Creating and Distributing an Impact Report This Summer
A fresh new approach to informing and inspiring congregations got its start less than a year ago, and just in time! The Impact Report Company is serving churches by creating colorful and branded infographic-style reports quickly and inexpensively – and there is no time like the present.
Someone recently joked that everyone in 2015 got this question completely wrong: Where do you see yourself in 5 years?
Among the many new challenges churches are facing in 2020 is the perception by members of the congregation that their church is in a bad or precarious position. This is true for some churches, for sure, depending on factors like size, demographics, and area of the country.
But most churches are really stepping up to current challenges and thriving in ways they never thought they would.
There are more than a handful of churches that are actually seeing their attendance increase (counting online participants) and their financial giving go up – at a time when many are presuming it is going the opposite direction. Still, members of the congregation, listening to the social media grapevine or the national news media, may be assuming their church is in a worst-case scenario. They just don’t know the actual state of their church.
Whether your church is struggling or thriving, the point is this:
People need to hear the state of the church from their leaders, or they will each invent their own narrative about what is “actually going on”.
Inventing their own narrative is what humans do when there is a vacuum of information.
Here are a few thoughts people are having these days whether they articulate them to their church leadership or not:
“I wonder if our church made adjustments to weather the storm.”
The normal communication dynamic of most local congregations is still very driven by a once per week meeting – no matter how much we have put into digital formats. In other words, normally whether I read the email that came from the church or not, I can at least catch up on Sunday. That changed over night. And with health, financial, and emotional concerns in the news and on the rise, people are wondering if their church is surviving or suffering.
“I wonder if my church was like the others who were really able to help lots of people in need.”
Many churches have stepped up during this pandemic in amazing ways. Because the church is an organization that attracts compassionate people, it was only a few days or weeks before churches began serving their communities. At the same time, they are so busy becoming activated, they struggle to have time to communicate that news. Some members don’t even know how much good their church is doing, and it really should be celebrated!

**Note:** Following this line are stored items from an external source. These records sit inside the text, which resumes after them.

===== src/rtl/mw_reader.sv =====
module mw_reader
    import mw_pkg::*;
#(
    parameter int CLK_DIV = 4
) (
    input  logic                clk,
    input  logic                rst_n,
    input  logic                rd_start,
    input  logic [ADDR_MAX-1:0] rd_addr,
    output logic                rd_busy,
    output logic                rd_done,
    output logic [DATA_W-1:0]   rd_data,
    output logic                det_done,
    output logic                dev_present,
    output logic [WB_W-1:0]     addr_bits,
    input  logic                sw_en,
    input  logic [2:0]          sw_pins,
    output logic                sw_rd,
    output logic                eep_cs,
    output logic                eep_sk,
    output logic                eep_di,
    input  logic                eep_do
);
    logic run, tick, do_s;
    logic eng_cs, eng_sk, eng_di;

    mw_clkdiv #(.CLK_DIV(CLK_DIV)) u_div (
        .clk   (clk),
        .rst_n (rst_n),
        .run   (run),
        .tick  (tick)
    );

    mw_engine u_eng (
        .clk         (clk),
        .rst_n       (rst_n),
        .tick        (tick),
        .start       (rd_start),
        .addr        (rd_addr),
        .sw_en       (sw_en),
        .do_s        (do_s),
        .run         (run),
        .busy        (rd_busy),
        .done        (rd_done),
        .rdata       (rd_data),
        .det_done    (det_done),
        .dev_present (dev_present),
        .addr_bits   (addr_bits),
        .cs          (eng_cs),
        .sk          (eng_sk),
        .di          (eng_di)
    );

    mw_pinmux u_mux (
        .clk     (clk),
        .rst_n   (rst_n),
        .sw_en   (sw_en),
        .sw_pins (sw_pins),
        .eng_cs  (eng_cs),
        .eng_sk  (eng_sk),
        .eng_di  (eng_di),
        .eep_do  (eep_do),
        .eep_cs  (eep_cs),
        .eep_sk  (eep_sk),
        .eep_di  (eep_di),
        .do_s    (do_s)
    );

    assign sw_rd = do_s;
endmodule
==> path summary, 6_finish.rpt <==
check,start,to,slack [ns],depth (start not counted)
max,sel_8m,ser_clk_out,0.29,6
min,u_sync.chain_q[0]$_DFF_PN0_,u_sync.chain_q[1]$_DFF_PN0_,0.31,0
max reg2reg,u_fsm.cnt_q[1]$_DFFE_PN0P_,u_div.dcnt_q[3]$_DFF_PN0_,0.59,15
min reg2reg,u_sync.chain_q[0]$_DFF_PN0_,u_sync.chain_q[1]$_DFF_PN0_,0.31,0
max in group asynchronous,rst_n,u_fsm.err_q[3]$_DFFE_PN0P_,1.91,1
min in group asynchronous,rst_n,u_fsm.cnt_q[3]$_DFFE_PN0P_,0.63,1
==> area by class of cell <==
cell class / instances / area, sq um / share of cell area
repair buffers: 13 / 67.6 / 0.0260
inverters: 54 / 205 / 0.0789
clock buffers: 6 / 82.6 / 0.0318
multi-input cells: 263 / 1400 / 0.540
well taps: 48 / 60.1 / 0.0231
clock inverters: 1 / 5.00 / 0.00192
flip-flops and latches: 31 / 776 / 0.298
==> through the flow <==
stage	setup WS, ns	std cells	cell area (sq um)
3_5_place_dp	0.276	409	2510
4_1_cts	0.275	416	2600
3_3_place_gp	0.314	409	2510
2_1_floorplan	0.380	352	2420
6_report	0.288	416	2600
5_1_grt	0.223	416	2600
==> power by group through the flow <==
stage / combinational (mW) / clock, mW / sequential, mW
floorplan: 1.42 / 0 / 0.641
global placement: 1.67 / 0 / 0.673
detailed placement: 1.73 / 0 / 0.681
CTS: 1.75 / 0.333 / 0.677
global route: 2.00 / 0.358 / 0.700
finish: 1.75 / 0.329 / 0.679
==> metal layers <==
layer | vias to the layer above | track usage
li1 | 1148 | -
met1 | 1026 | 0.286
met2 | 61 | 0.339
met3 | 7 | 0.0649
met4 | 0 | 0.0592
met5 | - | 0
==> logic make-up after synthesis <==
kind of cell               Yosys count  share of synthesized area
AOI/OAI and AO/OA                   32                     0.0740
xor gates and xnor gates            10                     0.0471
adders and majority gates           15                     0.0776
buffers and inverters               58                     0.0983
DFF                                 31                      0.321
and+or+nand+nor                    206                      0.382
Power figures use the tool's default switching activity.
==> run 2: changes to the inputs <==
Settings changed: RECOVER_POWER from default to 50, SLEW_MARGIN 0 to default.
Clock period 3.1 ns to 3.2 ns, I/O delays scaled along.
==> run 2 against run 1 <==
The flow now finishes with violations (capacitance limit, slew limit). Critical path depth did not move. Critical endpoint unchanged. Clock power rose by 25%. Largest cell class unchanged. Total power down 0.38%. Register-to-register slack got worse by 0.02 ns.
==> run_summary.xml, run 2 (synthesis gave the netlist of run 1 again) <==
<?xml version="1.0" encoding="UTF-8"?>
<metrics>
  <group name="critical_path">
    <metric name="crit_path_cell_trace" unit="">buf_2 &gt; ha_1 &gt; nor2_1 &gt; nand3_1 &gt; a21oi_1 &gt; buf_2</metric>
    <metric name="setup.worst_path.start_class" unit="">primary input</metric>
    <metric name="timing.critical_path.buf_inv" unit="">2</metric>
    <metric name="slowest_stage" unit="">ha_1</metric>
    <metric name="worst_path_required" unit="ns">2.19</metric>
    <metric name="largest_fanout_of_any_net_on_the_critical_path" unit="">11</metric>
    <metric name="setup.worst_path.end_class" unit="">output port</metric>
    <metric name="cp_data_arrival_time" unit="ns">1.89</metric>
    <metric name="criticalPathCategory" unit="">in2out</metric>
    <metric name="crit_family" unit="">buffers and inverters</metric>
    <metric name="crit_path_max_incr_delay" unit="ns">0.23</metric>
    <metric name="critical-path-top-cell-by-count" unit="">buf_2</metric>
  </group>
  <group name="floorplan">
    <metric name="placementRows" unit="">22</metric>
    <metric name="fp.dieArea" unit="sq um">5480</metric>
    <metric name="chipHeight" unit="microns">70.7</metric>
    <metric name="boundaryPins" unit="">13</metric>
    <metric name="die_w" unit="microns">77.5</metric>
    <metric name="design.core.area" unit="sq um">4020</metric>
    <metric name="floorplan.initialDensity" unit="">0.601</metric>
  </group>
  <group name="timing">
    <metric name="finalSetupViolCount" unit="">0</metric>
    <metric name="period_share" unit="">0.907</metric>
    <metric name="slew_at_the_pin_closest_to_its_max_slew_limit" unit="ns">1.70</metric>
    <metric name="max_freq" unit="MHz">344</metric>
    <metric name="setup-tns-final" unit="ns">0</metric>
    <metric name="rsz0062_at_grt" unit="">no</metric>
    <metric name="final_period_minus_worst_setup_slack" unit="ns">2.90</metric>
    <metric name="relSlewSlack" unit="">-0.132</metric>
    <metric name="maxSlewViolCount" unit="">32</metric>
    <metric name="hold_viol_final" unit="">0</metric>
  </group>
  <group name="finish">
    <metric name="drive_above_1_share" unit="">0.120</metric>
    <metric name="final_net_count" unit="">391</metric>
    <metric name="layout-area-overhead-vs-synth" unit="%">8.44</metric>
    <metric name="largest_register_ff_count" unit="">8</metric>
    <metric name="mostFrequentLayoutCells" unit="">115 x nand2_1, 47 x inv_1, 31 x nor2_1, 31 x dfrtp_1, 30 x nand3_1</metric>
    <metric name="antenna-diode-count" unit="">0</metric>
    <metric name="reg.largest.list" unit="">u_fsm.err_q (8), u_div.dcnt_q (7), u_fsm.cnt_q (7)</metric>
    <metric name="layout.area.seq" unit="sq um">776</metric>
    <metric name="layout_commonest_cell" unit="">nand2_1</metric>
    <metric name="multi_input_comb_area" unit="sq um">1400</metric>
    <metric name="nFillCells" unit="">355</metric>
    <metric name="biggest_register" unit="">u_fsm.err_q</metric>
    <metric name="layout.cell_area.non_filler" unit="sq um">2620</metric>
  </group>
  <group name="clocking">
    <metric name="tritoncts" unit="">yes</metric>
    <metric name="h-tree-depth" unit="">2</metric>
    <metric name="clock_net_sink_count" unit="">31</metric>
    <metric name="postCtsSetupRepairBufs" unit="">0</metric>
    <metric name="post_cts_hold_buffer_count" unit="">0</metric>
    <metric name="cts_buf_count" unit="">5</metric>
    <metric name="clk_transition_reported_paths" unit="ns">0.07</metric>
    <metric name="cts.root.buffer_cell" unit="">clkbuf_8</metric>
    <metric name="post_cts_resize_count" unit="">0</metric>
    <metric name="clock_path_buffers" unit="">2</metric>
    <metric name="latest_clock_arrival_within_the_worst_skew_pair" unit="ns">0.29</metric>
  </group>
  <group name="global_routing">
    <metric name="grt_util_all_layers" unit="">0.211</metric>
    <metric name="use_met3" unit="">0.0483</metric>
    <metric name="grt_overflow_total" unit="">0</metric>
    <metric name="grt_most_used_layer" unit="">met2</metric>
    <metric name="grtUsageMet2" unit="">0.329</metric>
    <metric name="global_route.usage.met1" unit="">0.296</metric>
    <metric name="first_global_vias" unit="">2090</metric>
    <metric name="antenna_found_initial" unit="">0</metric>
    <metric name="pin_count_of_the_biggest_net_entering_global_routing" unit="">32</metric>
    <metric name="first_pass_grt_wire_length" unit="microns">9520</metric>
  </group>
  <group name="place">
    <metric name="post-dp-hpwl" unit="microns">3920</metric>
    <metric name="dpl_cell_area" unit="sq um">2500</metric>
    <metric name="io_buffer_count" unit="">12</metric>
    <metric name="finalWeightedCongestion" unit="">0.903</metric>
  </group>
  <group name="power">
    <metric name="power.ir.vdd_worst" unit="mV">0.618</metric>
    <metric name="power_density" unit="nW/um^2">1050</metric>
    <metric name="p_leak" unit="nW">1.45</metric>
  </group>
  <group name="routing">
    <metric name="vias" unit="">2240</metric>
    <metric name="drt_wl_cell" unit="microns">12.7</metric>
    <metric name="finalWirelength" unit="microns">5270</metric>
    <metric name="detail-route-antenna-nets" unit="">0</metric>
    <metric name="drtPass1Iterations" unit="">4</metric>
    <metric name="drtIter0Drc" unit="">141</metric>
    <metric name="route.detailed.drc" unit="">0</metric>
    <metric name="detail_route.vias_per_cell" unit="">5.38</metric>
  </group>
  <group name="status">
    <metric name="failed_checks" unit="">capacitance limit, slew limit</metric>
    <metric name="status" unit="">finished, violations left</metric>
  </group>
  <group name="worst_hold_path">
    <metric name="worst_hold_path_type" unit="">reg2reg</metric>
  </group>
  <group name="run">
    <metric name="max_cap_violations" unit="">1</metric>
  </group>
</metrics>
### src/rtl/freq_meter.sv
module freq_meter #(
  parameter int          GATE_CYCLES = 50_000_000,
  parameter int          SYNC_STAGES = 2,
  parameter int          CNT_W       = 16,
  parameter int          REG_W       = 16,
  parameter int          ADDR_W      = 8,
  parameter int unsigned REG_OFFSET  = 10
) (
  input  logic              clk,
  input  logic              rst,
  input  logic              ext_clk,
  input  logic              rd_en,
  input  logic [ADDR_W-1:0] rd_addr,
  output logic              rd_valid,
  output logic [REG_W-1:0]  rd_data
);
  logic             edge_pulse;
  logic             gate_end;
  logic [CNT_W-1:0] edge_cnt;
  logic [CNT_W-1:0] gate_total;
  logic [CNT_W-1:0] result_q;

  fm_sync #(.STAGES(SYNC_STAGES)) u_sync (
    .clk(clk), .rst(rst), .async_in(ext_clk), .rise_pulse(edge_pulse)
  );

  fm_gate #(.GATE_CYCLES(GATE_CYCLES)) u_gate (
    .clk(clk), .rst(rst), .gate_end(gate_end)
  );

  fm_counter #(.CNT_W(CNT_W)) u_cnt (
    .clk(clk), .rst(rst), .pulse(edge_pulse), .gate_end(gate_end),
    .cnt_q(edge_cnt), .total(gate_total)
  );

  fm_regport #(.CNT_W(CNT_W), .REG_W(REG_W), .ADDR_W(ADDR_W),
               .REG_OFFSET(REG_OFFSET)) u_reg (
    .clk(clk), .rst(rst), .load(gate_end), .load_val(gate_total),
    .rd_en(rd_en), .rd_addr(rd_addr), .result_q(result_q),
    .rd_valid(rd_valid), .rd_data(rd_data)
  );
endmodule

“I suspect our church had to make significant cuts because of financial loss.”
Churches regularly struggle with knowing how to communicate the financial status and health of the church under normal conditions. But under the conditions of 2020, the communication challenge just became steeper. It is wise for churches to tighten their belts during such a year, because not doing so would be insensitive and tone deaf to the context. But it is even better when church leaders inform the congregation that they are executing those adjustments as quickly and carefully as possible.
But again, not all churches are experiencing loss. And not all churches are reducing staff. And not all churches are cutting programs. The puzzle for many in the congregation is they just don’t know what is happening. Best practice churches answer the question, “What exactly is my church doing during this crisis to adjust the sails?” and “Is our giving declining in some way that I should be aware of?”
“I feel more motivated to get involved when I know what is going on.“
Transparency is still a winner for leaders of churches. The more people are made aware of what is going on (even challenges and disappointments), the more trust in leadership goes up. And when there are victories and great stories to be celebrated, trust is reinforced with the idea that “God is using our church in spite of the circumstances.”
When leaders are not silent about the state of the church, but inviting the congregation to understand the realities, the partnership that people feel with the church and its leadership increases. Members of the congregation who are prayer warriors like to know what to pray about. Members who did not lose their jobs and have discretionary income may want to know how they can help financially. Still others will be motivated to step up their involvement with a church that is responding so well during the pandemic and serving their community. It would be rare to hear a church member say, “I am not really sure what is happening, so I want to increase my involvement all the more!”
The summer of 2020 is a prime opportunity to start or refresh creative ways to lead churches by getting everyone up to speed on challenges and opportunities that will inspire more engagement, no matter what the future holds.